• [Source data]:

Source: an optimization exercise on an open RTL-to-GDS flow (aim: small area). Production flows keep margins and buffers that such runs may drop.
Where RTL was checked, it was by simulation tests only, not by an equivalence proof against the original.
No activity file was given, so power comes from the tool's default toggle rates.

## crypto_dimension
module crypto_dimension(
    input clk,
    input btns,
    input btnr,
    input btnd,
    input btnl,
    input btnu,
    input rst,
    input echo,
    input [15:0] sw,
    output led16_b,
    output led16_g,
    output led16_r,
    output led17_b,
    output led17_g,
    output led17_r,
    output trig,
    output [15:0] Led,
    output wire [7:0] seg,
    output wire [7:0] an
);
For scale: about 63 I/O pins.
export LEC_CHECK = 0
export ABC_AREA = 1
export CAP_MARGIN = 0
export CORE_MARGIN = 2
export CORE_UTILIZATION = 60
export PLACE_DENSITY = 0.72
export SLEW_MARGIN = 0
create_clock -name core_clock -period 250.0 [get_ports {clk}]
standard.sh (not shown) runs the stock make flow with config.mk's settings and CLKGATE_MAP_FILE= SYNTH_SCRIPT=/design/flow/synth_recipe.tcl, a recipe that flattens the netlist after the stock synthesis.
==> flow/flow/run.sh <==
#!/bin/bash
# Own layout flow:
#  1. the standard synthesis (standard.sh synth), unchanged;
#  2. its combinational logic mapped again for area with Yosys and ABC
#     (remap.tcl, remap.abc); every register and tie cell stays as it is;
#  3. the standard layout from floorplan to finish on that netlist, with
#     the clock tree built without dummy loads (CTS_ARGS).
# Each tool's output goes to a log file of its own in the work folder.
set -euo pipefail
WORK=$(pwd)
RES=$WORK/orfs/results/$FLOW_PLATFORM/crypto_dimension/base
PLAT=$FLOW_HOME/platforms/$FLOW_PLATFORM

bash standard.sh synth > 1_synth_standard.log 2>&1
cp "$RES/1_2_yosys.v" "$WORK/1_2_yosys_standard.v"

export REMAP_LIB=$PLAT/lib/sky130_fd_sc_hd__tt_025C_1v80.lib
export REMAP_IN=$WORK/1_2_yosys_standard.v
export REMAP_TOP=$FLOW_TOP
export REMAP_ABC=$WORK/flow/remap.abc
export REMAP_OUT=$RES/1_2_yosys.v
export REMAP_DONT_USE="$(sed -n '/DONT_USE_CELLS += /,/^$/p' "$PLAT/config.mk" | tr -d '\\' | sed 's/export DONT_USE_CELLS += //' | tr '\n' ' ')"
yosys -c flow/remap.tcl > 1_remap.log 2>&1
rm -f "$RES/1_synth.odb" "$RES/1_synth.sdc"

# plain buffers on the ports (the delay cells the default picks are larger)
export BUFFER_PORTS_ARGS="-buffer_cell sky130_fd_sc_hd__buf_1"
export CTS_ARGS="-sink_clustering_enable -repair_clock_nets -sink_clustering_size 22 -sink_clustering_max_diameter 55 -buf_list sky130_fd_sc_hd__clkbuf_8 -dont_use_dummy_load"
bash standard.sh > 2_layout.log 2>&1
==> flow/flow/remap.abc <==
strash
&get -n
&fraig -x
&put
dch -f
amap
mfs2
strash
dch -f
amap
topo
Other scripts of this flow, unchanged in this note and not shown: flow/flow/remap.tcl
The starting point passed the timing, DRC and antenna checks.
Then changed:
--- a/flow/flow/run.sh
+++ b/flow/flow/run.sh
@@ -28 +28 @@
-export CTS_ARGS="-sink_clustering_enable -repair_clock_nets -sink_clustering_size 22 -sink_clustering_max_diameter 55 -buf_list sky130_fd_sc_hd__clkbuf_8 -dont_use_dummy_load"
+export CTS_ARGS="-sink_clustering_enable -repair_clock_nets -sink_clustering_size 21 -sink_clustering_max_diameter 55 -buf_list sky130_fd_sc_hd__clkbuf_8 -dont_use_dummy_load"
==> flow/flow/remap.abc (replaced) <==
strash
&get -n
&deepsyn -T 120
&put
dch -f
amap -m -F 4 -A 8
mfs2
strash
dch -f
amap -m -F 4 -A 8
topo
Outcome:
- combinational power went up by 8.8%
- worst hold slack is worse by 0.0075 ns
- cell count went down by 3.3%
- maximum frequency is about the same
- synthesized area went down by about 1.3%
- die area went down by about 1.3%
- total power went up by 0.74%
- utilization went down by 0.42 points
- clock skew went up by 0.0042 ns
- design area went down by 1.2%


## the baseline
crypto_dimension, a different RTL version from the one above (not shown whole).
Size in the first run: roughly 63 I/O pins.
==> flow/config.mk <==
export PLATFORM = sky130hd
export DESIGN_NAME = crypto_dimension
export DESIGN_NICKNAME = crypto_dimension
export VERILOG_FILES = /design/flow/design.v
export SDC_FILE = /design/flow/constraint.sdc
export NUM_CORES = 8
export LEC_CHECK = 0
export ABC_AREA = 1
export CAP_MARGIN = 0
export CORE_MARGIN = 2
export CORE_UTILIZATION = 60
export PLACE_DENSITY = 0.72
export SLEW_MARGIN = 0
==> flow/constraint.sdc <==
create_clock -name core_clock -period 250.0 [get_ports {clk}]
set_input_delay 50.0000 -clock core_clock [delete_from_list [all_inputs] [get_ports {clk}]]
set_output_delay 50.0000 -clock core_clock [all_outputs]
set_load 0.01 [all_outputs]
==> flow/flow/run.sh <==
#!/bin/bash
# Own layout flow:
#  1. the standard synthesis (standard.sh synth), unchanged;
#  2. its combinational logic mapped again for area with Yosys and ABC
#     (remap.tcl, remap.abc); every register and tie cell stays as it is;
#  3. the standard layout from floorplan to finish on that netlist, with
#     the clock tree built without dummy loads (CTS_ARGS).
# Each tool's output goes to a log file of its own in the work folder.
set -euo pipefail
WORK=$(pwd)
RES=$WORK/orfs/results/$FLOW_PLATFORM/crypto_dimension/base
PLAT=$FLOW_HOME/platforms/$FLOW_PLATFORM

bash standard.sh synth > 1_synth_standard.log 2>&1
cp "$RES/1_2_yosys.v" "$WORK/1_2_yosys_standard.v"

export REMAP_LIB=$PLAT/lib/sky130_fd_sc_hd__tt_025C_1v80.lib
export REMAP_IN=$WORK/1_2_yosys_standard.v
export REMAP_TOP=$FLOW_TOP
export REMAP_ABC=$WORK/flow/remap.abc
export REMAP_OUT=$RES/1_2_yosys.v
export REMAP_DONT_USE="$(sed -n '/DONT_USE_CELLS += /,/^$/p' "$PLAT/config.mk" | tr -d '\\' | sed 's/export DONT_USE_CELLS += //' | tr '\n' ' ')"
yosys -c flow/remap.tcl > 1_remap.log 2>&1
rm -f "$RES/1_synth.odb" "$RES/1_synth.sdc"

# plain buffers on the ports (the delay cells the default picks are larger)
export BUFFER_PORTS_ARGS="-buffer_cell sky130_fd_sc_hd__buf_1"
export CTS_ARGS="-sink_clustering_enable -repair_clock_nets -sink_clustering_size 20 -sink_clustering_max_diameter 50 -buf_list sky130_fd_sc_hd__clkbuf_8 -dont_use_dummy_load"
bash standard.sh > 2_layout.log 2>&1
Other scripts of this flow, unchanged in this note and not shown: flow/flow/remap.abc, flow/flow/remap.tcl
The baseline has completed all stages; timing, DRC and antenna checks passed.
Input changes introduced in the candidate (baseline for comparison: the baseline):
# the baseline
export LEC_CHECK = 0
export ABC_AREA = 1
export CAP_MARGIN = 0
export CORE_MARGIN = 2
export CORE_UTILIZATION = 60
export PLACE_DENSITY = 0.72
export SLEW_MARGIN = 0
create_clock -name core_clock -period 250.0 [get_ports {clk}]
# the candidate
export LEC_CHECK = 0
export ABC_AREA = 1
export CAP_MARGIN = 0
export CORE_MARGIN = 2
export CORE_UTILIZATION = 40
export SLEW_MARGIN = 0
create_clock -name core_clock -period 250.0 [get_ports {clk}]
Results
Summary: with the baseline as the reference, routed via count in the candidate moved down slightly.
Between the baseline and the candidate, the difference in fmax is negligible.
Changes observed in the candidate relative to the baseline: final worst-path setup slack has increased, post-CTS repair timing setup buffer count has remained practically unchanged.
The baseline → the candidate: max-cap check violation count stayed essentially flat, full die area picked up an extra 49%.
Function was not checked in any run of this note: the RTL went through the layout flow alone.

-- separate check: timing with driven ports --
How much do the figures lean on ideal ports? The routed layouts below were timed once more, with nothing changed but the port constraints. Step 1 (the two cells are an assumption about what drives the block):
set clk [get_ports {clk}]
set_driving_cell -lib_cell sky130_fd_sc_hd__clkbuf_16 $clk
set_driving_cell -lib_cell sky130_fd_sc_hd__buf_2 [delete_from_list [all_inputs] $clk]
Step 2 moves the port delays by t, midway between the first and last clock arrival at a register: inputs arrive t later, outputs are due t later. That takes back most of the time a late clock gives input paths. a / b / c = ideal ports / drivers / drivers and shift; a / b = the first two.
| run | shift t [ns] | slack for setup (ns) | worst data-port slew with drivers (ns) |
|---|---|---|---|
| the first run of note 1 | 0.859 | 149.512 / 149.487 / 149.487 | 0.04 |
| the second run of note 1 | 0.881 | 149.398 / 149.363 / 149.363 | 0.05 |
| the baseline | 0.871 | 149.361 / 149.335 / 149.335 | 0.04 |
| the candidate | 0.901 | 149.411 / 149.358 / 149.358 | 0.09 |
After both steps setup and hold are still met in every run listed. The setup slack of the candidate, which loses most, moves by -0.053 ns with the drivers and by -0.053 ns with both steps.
==
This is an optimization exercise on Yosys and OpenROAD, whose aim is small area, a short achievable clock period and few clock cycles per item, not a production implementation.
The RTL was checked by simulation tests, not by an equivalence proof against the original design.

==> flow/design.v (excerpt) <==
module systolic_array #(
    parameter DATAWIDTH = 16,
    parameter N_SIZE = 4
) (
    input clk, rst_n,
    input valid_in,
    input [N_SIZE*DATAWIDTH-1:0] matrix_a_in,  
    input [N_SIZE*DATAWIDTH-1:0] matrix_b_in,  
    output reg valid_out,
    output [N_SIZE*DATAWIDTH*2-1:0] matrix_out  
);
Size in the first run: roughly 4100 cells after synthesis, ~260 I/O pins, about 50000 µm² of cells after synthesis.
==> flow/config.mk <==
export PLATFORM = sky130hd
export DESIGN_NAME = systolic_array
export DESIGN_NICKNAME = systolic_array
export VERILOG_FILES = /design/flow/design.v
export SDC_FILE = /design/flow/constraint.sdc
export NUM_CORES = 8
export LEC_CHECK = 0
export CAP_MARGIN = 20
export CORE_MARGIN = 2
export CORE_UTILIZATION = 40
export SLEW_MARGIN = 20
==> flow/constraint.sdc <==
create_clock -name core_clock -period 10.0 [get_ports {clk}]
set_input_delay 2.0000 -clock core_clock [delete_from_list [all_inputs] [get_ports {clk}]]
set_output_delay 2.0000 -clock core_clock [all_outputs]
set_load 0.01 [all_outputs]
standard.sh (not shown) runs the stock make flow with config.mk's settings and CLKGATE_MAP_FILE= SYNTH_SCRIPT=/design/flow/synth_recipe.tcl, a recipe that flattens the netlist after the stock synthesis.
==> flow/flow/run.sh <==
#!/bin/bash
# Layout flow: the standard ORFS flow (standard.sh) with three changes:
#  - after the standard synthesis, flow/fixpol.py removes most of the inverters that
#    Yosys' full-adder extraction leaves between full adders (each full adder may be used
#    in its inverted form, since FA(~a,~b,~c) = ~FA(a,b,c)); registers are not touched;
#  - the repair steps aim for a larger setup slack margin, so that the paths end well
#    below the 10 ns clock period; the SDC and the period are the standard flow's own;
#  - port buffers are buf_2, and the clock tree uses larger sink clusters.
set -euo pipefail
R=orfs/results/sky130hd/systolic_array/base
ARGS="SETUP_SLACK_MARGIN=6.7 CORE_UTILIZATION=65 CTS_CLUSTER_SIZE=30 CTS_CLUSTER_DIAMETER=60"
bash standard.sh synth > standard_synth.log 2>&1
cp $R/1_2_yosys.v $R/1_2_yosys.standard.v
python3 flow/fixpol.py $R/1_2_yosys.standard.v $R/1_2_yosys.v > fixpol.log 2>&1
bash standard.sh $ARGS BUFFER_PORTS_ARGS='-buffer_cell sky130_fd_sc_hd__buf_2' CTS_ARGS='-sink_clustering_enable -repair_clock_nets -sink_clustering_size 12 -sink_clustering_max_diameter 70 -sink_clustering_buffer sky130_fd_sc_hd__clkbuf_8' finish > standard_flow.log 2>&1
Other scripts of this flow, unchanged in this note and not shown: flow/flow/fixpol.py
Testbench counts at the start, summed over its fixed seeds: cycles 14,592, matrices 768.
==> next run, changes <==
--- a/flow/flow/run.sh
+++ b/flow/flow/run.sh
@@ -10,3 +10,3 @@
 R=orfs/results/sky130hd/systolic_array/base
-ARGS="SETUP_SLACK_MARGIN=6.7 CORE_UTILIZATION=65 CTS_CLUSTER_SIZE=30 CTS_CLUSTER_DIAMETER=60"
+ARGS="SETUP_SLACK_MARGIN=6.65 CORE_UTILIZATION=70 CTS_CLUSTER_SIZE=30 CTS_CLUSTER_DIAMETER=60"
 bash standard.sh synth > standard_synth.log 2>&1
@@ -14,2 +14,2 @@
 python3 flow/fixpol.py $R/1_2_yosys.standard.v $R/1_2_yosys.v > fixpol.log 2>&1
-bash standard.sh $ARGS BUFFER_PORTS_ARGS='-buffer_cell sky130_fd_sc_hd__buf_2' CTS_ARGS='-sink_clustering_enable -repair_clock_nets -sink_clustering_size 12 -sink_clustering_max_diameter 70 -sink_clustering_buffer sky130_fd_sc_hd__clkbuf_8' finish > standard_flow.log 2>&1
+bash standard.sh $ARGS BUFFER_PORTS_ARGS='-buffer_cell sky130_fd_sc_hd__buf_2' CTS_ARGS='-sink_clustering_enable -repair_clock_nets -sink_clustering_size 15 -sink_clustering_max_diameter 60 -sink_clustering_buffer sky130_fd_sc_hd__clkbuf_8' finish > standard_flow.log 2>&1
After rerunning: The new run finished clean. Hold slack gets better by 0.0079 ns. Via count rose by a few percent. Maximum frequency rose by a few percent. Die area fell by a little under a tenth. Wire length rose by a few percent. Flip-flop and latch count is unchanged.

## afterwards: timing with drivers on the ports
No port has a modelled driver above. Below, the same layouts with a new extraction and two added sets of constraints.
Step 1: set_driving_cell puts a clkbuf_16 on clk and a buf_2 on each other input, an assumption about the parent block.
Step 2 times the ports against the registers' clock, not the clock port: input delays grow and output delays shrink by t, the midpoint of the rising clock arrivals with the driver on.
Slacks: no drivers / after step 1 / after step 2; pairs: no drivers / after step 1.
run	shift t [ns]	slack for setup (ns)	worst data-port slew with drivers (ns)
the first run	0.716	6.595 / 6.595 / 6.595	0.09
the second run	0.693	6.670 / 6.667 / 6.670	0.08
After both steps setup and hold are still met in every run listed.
* * *
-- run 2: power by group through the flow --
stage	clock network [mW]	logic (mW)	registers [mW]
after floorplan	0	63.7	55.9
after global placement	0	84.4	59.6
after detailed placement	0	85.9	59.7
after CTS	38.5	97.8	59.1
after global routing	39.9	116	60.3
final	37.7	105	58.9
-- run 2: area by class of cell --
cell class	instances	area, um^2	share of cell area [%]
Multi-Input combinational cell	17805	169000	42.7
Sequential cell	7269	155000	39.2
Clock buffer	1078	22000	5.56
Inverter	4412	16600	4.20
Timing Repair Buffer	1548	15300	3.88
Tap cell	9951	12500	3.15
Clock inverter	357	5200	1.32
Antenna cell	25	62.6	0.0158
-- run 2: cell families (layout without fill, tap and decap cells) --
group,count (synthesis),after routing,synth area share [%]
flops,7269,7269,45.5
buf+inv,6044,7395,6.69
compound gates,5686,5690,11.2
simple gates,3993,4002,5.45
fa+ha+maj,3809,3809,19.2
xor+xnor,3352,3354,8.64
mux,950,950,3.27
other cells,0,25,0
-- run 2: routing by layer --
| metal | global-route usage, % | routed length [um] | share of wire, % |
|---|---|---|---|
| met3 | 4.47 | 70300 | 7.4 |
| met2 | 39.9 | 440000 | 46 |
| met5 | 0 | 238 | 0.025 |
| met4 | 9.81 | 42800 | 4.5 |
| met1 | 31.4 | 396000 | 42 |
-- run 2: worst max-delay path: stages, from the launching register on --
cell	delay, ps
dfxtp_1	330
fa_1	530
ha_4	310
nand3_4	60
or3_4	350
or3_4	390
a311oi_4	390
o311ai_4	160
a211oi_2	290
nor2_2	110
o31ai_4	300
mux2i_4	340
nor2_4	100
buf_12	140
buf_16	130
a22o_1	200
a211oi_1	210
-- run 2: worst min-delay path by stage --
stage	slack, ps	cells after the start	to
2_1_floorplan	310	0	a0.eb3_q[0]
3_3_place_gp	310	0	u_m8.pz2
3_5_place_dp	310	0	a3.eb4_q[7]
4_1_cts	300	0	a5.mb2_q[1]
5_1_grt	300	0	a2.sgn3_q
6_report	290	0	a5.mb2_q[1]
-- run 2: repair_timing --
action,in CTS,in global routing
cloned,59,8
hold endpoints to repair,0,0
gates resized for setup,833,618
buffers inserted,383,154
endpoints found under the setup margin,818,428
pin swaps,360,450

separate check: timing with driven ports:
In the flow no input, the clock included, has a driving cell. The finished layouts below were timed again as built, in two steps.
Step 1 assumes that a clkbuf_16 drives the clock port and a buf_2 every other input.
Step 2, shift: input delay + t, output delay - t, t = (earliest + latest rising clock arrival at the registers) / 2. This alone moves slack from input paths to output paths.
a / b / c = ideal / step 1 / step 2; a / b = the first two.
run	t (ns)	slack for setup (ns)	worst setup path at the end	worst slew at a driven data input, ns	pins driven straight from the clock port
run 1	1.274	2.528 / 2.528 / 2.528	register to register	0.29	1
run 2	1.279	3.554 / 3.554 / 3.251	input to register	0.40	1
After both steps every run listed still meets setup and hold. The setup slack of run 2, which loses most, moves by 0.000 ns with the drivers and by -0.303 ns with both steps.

• [Brief]:
Set out every line from the material that contains the string "gates".

• [Response area]:
compound gates,5686,5690,11.2
simple gates,3993,4002,5.45
gates resized for setup,833,618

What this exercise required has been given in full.